NATALINO BALASSO. L’attore veneto stasera in scena al Civico di Tortona, domani a Novi. Niente costumi, la regia di Binasco offre un taglio netto con la lettura goldoniana di Strehler

Dopo il debutto in prima nazionale al Carignano, prima data in provincia -stasera alle 21 al Civico, mentre domani sarà al Giacometti di Novi- per “Arlecchino servitore di due padroni” di Carlo Goldoni. Ma dimenticatevi Strehler. Il protagonista Natalino Balasso spiega che il suo personaggio, come l’ha voluto il regista Valerio Binasco, direttore artistico dello Stabile di Torino che produce lo spettacolo, è un’altra cosa.
Balasso, prima di tutto lei si sarebbe mai aspettato di interpretare Arlecchino?
“Mai avrei immaginato di farlo alla mia età, visto che sono del ’60. Ma è davvero una declinazione di Arlecchino diversa, intelligente. Serviva una nuova lettura: più umana, più cinematografrica”.
Senza i costumi della Commedia dell’Arte e senza funambolismi?
“Appunto. Rimane comunque uno sforzo fisico, ma tutto è più incentrato sul disagio che sulla furberia. Siamo di fronte a una persona disagiata che, pur di ottenere lavoro, e riuscirà ad averne due, è disposto all’automutilazione”.

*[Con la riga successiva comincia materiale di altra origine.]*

Background: an optimization exercise with open tools, aiming at small area, a short achievable clock period and few clock cycles. Do not read the settings as production practice. For this run, only the layout was checked, not whether the RTL still works. Power and IR drop assume default switching activity.

**design/flow/config.mk**
```make
export PLATFORM = sky130hd
export DESIGN_NAME = scc_core
export DESIGN_NICKNAME = scc_core
export VERILOG_FILES = /design/flow/design.v
export SDC_FILE = /design/flow/constraint.sdc
export NUM_CORES = 4
export LEC_CHECK = 0
export CAP_MARGIN = 20
export CORE_MARGIN = 2
export CORE_UTILIZATION = 55
export CTS_BUF_LIST = sky130_fd_sc_hd__clkbuf_4 sky130_fd_sc_hd__clkbuf_8
export SLEW_MARGIN = 20
export DONT_USE_CELLS += sky130_fd_sc_hd__ha_1 sky130_fd_sc_hd__ha_2 sky130_fd_sc_hd__ha_4 sky130_fd_sc_hd__fa_1 sky130_fd_sc_hd__fa_2 sky130_fd_sc_hd__fa_4
export SKIP_REPAIR_TIE_FANOUT = 1
```
**design/flow/constraint.sdc**
```tcl
create_clock -name core_clock -period 10.0 [get_ports {clk}]
set_input_delay 2.0000 -clock core_clock [delete_from_list [all_inputs] [get_ports {clk}]]
set_output_delay 2.0000 -clock core_clock [all_outputs]
set_load 0.01 [all_outputs]
```
What follows belongs to an exercise in optimizing a design on an open flow for small area; a production flow would make more cautious choices.
In this exercise RTL edits were held to simulation tests only and were not proved equivalent to the original.
No activity file was given, so power comes from the tool's default toggle rates.

**design/flow/constraint.sdc**
```tcl
create_clock -name core_clock -period 40.0 [get_ports {clk}]
set_input_delay 8.0000 -clock core_clock [delete_from_list [all_inputs] [get_ports {clk}]]
set_output_delay 8.0000 -clock core_clock [all_outputs]
set_load 0.01 [all_outputs]
```
**design/flow/flow/run.sh**
```bash
#!/bin/bash
# Own layout flow: the standard ORFS flow (standard.sh) with three changes.
#  1. Synthesis is ORFS's synthesis run by synth_recipe.tcl, except that adders
#     are left to ABC as plain logic (no Kogge-Stone carry map, no full/half
#     adder extraction) and ABC optimises for area (flow/abc_area.script:
#     &deepsyn for 10 minutes, then area-oriented mapping). Registers are
#     mapped before ABC runs, so their names and cells are the standard ones.
#  2. Port buffers are sky130_fd_sc_hd__buf_1 (every port still gets one).
#  3. Optional CTS arguments from flow/cts_args.txt.
# Each tool's output goes to a log file in this folder (and ORFS's own logs
# under orfs/logs).
set -euo pipefail
W=$(pwd)
{
  cat "$W/flow/synth_procs.tcl"
  tail -n +2 "$W/synth_recipe.tcl"
} > "$W/own_synth.tcl"
sed "s#SYNTH_SCRIPT=[^ ]*synth_recipe.tcl#SYNTH_SCRIPT=$W/own_synth.tcl#" "$W/standard.sh" > "$W/own_standard.sh"
grep -q "SYNTH_SCRIPT=$W/own_synth.tcl" "$W/own_standard.sh"
export OWN_ABC_SCRIPT="$W/flow/abc_area.script"
export BUFFER_PORTS_ARGS="-buffer_cell sky130_fd_sc_hd__buf_1"
if [[ -f "$W/flow/cts_args.txt" ]]; then
  export CTS_ARGS="$(cat "$W/flow/cts_args.txt")"
fi
bash "$W/own_standard.sh" > "$W/make_finish.log" 2>&1
test -f "$W/out/final.def"
```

Anche in abiti borghesi, resta però il solito bugiardo
“Non mente con cognizione di causa. Lo fa perché deve improvvisare nuove verità. E le bugie gli si ritorcono contro. Arlecchino è uno che vede solo se stesso, non vede gli altri, vede solo il suo scopo, spicciolo. E per questo finisce col devastare la vita degli altri”.
E’ rassegnato, depresso?
“Solo uno che vede il mondo come se fosse un panorama di campagna. Vede distanti anche i suoi simili. Nella commedia è molto presente il rapporto di dominanza fra padroni e servi. Anche Smeraldina, quella che lui sposerà, è trattata come un pacco. “La diamo in sposa a questo o a quel servitore?” Il fatto di essere trattato così gli fa vedere il mondo da distante. Cerca di far passare il dolore delle botte che prende con le formule che gli insegnava la nonna”.

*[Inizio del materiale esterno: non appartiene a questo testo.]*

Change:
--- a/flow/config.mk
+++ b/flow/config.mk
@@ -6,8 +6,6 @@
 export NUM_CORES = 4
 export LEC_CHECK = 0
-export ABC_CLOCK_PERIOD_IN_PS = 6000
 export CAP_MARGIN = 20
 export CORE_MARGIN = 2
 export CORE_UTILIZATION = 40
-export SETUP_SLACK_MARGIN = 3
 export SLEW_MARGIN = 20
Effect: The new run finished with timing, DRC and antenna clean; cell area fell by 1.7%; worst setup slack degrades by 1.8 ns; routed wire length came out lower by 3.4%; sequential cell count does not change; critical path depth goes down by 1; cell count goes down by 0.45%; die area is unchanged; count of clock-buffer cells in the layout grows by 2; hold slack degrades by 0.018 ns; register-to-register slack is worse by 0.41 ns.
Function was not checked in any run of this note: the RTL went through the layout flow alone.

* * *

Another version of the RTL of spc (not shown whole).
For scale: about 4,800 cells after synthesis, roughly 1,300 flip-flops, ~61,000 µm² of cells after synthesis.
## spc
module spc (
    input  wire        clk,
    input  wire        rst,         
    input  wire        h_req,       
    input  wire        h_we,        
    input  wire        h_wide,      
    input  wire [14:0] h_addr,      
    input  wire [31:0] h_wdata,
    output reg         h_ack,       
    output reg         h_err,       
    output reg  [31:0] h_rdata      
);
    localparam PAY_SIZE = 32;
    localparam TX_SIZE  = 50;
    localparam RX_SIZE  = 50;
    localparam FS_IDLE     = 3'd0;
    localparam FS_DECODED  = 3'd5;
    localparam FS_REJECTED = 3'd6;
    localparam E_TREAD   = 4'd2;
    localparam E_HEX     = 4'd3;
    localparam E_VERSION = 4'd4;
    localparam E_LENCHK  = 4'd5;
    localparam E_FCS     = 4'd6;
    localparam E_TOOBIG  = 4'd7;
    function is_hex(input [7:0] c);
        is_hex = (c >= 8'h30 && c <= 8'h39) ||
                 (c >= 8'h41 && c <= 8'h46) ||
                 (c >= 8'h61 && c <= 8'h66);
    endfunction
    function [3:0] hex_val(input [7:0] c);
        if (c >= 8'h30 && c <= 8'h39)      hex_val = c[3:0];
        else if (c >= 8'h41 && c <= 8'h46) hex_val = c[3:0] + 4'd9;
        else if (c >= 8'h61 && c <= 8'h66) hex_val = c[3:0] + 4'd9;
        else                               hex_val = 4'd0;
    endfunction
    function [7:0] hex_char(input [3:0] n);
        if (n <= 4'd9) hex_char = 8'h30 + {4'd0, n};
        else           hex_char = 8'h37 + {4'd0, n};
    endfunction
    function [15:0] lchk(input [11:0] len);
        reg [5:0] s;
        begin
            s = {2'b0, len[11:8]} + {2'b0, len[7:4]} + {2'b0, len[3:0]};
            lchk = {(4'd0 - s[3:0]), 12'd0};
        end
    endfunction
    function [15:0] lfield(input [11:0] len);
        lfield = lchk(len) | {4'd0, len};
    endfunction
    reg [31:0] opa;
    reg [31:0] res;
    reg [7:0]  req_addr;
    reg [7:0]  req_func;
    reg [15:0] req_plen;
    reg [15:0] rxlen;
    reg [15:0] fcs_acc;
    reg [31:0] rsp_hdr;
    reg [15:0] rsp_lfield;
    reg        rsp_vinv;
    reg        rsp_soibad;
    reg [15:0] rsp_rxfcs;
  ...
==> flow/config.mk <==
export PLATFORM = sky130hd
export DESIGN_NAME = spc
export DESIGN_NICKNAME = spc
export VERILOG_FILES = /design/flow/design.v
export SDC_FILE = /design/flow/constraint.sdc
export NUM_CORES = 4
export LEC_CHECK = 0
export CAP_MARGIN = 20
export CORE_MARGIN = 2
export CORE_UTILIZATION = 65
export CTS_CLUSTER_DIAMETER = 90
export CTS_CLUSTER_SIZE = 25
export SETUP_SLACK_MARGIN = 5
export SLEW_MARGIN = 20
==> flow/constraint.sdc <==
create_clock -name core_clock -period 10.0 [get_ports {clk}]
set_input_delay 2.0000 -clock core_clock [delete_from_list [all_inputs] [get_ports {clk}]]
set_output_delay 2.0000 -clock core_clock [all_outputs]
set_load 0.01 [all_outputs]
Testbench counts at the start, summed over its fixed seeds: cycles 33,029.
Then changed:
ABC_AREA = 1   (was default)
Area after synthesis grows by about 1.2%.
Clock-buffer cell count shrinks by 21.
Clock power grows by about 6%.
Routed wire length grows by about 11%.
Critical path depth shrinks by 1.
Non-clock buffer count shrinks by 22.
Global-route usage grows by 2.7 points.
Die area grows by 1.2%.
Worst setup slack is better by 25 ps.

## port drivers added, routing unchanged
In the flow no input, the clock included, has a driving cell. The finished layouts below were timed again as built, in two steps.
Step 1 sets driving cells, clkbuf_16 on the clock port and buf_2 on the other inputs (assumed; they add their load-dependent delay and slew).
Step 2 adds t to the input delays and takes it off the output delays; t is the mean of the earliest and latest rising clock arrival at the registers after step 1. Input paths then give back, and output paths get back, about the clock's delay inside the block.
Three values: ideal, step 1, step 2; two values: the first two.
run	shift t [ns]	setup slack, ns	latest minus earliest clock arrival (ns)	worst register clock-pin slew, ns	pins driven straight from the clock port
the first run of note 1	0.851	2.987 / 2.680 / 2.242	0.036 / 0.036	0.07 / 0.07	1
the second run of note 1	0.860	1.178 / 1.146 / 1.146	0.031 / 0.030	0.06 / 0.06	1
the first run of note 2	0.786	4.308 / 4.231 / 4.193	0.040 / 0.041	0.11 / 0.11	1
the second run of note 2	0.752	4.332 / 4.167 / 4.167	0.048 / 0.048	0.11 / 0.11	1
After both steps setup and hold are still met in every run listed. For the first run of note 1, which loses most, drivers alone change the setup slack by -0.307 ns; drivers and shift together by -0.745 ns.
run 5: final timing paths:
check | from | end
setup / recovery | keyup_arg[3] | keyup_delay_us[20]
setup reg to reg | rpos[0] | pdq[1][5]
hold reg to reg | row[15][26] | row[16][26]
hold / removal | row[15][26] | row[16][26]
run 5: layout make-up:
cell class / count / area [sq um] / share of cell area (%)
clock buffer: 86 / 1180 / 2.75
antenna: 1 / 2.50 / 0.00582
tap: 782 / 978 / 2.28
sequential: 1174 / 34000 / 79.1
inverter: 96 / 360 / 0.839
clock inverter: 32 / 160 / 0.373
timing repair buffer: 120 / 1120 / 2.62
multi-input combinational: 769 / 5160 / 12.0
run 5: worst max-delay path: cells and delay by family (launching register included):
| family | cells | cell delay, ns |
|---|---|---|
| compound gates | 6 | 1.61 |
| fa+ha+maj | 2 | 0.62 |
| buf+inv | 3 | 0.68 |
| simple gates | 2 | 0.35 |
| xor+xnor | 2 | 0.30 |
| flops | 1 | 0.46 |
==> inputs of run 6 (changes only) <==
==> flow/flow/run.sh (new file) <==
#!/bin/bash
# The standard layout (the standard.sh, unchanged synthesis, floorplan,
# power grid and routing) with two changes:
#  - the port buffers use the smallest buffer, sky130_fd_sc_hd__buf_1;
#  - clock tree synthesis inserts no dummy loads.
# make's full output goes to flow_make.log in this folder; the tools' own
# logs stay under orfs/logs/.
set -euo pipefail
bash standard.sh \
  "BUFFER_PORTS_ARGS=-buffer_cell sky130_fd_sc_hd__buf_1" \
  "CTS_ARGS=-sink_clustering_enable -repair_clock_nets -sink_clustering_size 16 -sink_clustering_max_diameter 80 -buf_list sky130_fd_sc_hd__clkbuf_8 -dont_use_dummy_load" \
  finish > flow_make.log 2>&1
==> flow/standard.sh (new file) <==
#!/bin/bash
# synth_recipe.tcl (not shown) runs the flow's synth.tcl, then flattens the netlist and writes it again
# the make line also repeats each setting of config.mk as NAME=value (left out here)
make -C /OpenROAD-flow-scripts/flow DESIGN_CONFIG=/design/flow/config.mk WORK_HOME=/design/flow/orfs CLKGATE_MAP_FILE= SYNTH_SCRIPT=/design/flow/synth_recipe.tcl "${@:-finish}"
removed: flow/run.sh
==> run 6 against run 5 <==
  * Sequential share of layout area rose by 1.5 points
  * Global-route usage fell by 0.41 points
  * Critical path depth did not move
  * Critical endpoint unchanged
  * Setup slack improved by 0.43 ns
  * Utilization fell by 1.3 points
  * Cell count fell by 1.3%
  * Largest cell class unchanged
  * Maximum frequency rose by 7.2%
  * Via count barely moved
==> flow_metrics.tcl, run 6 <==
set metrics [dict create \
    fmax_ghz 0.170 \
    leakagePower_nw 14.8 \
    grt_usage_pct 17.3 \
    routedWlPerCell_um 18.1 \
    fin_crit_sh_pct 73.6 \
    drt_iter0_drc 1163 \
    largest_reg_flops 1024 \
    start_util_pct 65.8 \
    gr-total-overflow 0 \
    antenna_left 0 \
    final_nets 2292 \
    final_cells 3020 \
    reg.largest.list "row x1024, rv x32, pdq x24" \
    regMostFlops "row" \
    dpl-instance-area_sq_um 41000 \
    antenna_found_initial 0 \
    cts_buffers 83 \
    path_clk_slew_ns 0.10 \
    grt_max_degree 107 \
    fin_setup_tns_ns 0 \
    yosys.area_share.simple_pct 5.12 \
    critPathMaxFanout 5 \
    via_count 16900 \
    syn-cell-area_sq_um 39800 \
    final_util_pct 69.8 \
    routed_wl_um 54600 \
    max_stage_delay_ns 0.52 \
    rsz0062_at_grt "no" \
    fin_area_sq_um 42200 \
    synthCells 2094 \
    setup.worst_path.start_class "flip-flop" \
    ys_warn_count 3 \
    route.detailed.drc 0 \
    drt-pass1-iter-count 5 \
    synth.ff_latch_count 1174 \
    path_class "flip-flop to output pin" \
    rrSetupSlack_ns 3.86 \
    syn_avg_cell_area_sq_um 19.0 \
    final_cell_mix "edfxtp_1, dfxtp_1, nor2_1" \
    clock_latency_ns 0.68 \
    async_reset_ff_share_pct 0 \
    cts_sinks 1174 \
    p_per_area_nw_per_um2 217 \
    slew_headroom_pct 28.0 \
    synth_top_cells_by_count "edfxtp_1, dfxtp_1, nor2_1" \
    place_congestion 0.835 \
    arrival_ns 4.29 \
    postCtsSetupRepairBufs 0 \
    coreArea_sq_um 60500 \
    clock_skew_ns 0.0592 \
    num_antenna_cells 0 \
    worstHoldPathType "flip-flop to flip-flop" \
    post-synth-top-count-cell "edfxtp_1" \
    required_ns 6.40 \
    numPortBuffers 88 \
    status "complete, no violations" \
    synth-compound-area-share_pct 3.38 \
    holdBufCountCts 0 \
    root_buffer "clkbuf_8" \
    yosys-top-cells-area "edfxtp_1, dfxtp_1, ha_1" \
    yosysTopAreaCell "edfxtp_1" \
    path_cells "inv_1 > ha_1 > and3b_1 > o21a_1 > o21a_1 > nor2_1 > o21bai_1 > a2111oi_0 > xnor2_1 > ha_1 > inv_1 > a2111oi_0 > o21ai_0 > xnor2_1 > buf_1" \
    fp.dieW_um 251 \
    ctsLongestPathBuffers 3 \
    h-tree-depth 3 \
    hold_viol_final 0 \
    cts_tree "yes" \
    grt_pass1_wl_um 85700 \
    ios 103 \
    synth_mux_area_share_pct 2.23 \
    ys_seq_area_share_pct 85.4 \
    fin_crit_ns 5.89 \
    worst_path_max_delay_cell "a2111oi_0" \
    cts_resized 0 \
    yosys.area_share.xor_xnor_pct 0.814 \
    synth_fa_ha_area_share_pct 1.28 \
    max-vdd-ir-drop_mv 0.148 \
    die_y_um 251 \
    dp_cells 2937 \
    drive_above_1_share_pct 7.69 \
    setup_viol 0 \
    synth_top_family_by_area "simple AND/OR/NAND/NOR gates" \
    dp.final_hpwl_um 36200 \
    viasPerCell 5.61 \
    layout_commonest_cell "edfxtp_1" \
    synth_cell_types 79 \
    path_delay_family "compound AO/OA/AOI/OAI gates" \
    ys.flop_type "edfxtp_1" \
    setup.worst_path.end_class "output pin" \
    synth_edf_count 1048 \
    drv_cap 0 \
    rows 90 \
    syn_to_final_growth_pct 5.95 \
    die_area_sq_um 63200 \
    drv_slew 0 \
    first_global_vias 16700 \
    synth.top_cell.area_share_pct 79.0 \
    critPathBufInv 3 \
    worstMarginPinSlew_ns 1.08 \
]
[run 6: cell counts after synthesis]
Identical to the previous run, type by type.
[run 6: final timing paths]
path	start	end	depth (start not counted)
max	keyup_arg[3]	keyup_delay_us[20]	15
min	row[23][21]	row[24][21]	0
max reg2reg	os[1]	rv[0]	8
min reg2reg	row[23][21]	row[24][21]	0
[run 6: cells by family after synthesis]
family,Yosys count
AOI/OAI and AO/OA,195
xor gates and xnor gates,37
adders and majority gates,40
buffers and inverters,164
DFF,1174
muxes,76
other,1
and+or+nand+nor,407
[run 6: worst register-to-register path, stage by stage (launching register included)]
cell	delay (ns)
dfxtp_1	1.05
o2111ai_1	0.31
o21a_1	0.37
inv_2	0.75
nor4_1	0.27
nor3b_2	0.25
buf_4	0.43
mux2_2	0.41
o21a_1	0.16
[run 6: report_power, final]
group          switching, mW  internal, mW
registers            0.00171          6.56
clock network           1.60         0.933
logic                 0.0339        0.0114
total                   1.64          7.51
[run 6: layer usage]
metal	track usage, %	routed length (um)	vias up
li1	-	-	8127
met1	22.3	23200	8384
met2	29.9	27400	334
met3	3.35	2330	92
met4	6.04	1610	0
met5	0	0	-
Context: an optimization exercise on an open-source flow, tuned for small area, a short achievable clock period and few clock cycles. The choices shown serve that exercise and are no tape-out recipe.
Power and IR drop assume default switching activity.

==> trial 50 <==
Design zedmd_scaler, start of the top module:
module zedmd_scaler (
    input  wire        clk,
    input  wire        rst,
    input  wire        start,
    input  wire [15:0] cfg_lw,
    input  wire [15:0] cfg_lh,
    input  wire [15:0] cfg_nw,
    input  wire [15:0] cfg_nh,
    input  wire        cfg_aus,
    input  wire        cfg_ads,
    input  wire        cfg_rgb,
    output wire        busy,
    output wire        done,
    output reg  [2:0]  mode,
    output reg         geom_err,
    output wire        rd_req,
    output reg  [13:0] rd_addr,
    input  wire        rd_ready,
    input  wire [23:0] rd_data,
    output wire        wr_en,
    output wire [13:0] wr_addr,
    output reg  [23:0] wr_data,
    input  wire        wr_ready
);
    localparam P_ZTOP = 4'd0;    
    localparam P_SPAN = 4'd1;    
    localparam P_GAP  = 4'd2;    
    localparam P_GAPL = 4'd3;    
    localparam P_BOT  = 4'd4;    
    localparam P_MT   = 4'd5;    
    localparam P_MB   = 4'd6;    
    localparam P_G    = 4'd7;    
    localparam P_GE   = 4'd8;    
    localparam P_PRE1 = 4'd9;    
    localparam P_PRE2 = 4'd10;   
    localparam P_PRE3 = 4'd11;   
    localparam P_FIN  = 4'd12;
    localparam P_HW   = 4'd13;   
    localparam O_NOP = 4'd0;
    localparam O_ZR  = 4'd1;     
  ...
Settings: LEC_CHECK=0, CAP_MARGIN=20, CORE_MARGIN=2, CORE_UTILIZATION=60, PLACE_DENSITY=0.7, SETUP_SLACK_MARGIN=5, SLEW_MARGIN=20; clock period 9.5 ns.
standard.sh (not shown) runs the stock make flow with config.mk's settings and CLKGATE_MAP_FILE= SYNTH_SCRIPT=/design/flow/synth_recipe.tcl, a recipe that flattens the netlist after the stock synthesis.
==> flow/flow/run.sh <==
#!/bin/bash
export BUFFER_PORTS_ARGS="-buffer_cell sky130_fd_sc_hd__buf_1"
bash standard.sh SETUP_SLACK_MARGIN=6 finish > standard.log 2>&1
==> trial 24: changes against trial 50 <==
==> flow/flow/run.sh (replaced) <==
#!/bin/bash
bash standard.sh SETUP_SLACK_MARGIN=6 finish > standard.log 2>&1
==> impl.org <==
** Timing
- Tightest Pin Transition :: 1.065 ns

** Run status
- The run finished with no timing, DRC or antenna violations.

** Worst setup path
- Of all nets on the critical path, the largest fanout is 8.

** Routing
- After detailed routing, the total wire length is 77830 µm.
[end of results for trial 50]
What follows belongs to an exercise in optimizing a design on an open flow for small area, a short achievable clock period and few clock cycles; a production flow would make more cautious choices. In this exercise RTL edits were held to simulation tests only and were not proved equivalent to the original. Power is estimated from default activity; no workload was simulated.

**run.sh**
```bash
#!/bin/bash
# synth_recipe.tcl (not shown) runs the flow's synth.tcl, then flattens the netlist and writes it again
# the make line also repeats each setting of config.mk as NAME=value (left out here)
make -C /OpenROAD-flow-scripts/flow DESIGN_CONFIG=/design/flow/config.mk WORK_HOME=/design/flow/orfs CLKGATE_MAP_FILE= SYNTH_SCRIPT=/design/flow/synth_recipe.tcl finish
```
**config.mk**
```make
export PLATFORM = sky130hd
export DESIGN_NAME = hexcrc
export DESIGN_NICKNAME = hexcrc
export VERILOG_FILES = /design/flow/design.v
export SDC_FILE = /design/flow/constraint.sdc
export NUM_CORES = 4
export LEC_CHECK = 0
export CAP_MARGIN = 20
export CORE_MARGIN = 2
export CORE_UTILIZATION = 40
export PLACE_DENSITY = 0.6
export SLEW_MARGIN = 20
```
**constraint.sdc**
```tcl
create_clock -name core_clock -period 7.0 [get_ports {clk}]
set_input_delay 1.4000 -clock core_clock [delete_from_list [all_inputs] [get_ports {clk}]]
set_output_delay 1.4000 -clock core_clock [all_outputs]
set_load 0.01 [all_outputs]
```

Il rapporto con Pantalone?
“Lo teme, nei suo confronti è sospettoso, sempre in guardia. Sa che rischia di prenderle. Viceversa l’altro lo percepisce appena, lo tratta con sufficienza. Così come fa con il servo dell’osteria, che poi è Brighella. Nel testo di Goldoni era in realtà il proprietario, ma nella ripartizione che ha fatto Binasco -servi di qui e padroni di là- è finito dall’altra parte.
In questa versione ci sono anche toni noir.
“In Goldoni è appenna accennato l’omicidio: l’autore aveva bisogno di un pretesto grave per creare una coppia di fuggitivi. Binasco mette invece in questa vicenda sullo stesso piano del resto della storia. Non vuole che si dimentichi che l’uomo in fuga che sposerà Beatrice è comunque un assassino. Così c’è la commedia e la gente si diverte. Ma sul palco ci sono anche molta verità e molto sentimento, che è un po’ il sigillo degli spettacoli di Binasco”.
Un trasferimento dalla Commedia dell’Arte alla commedia all’italiana?
“Binasco è partito da un principio: un linguaggio deve essere compreso dai contemporanei. Quando noi oggi facciamo Commedia dell’Arte, facciamo un’operazione archeologica. All’epoca era un linguaggio molto comprensibile: si rideva delle botte, delle bastonate. Oggi, se noi vediamo un uomo che viene frustrato -a parte ovviamente il 30 per cento degli italiani- il risultato è commozione più che risate”.
Pare davvero conquistato dal regista.
“Lui è un grande attore: conosce bene le difficoltà nell’affrontare i personaggi. Da regista ti prende per mano: pretende verità e sentimento sul palco e non esita a trasmetterti gli strumenti tecnici come quelli emotivi. L’avessi conosciuto dieci anni fa sarei oggi un attore migliore.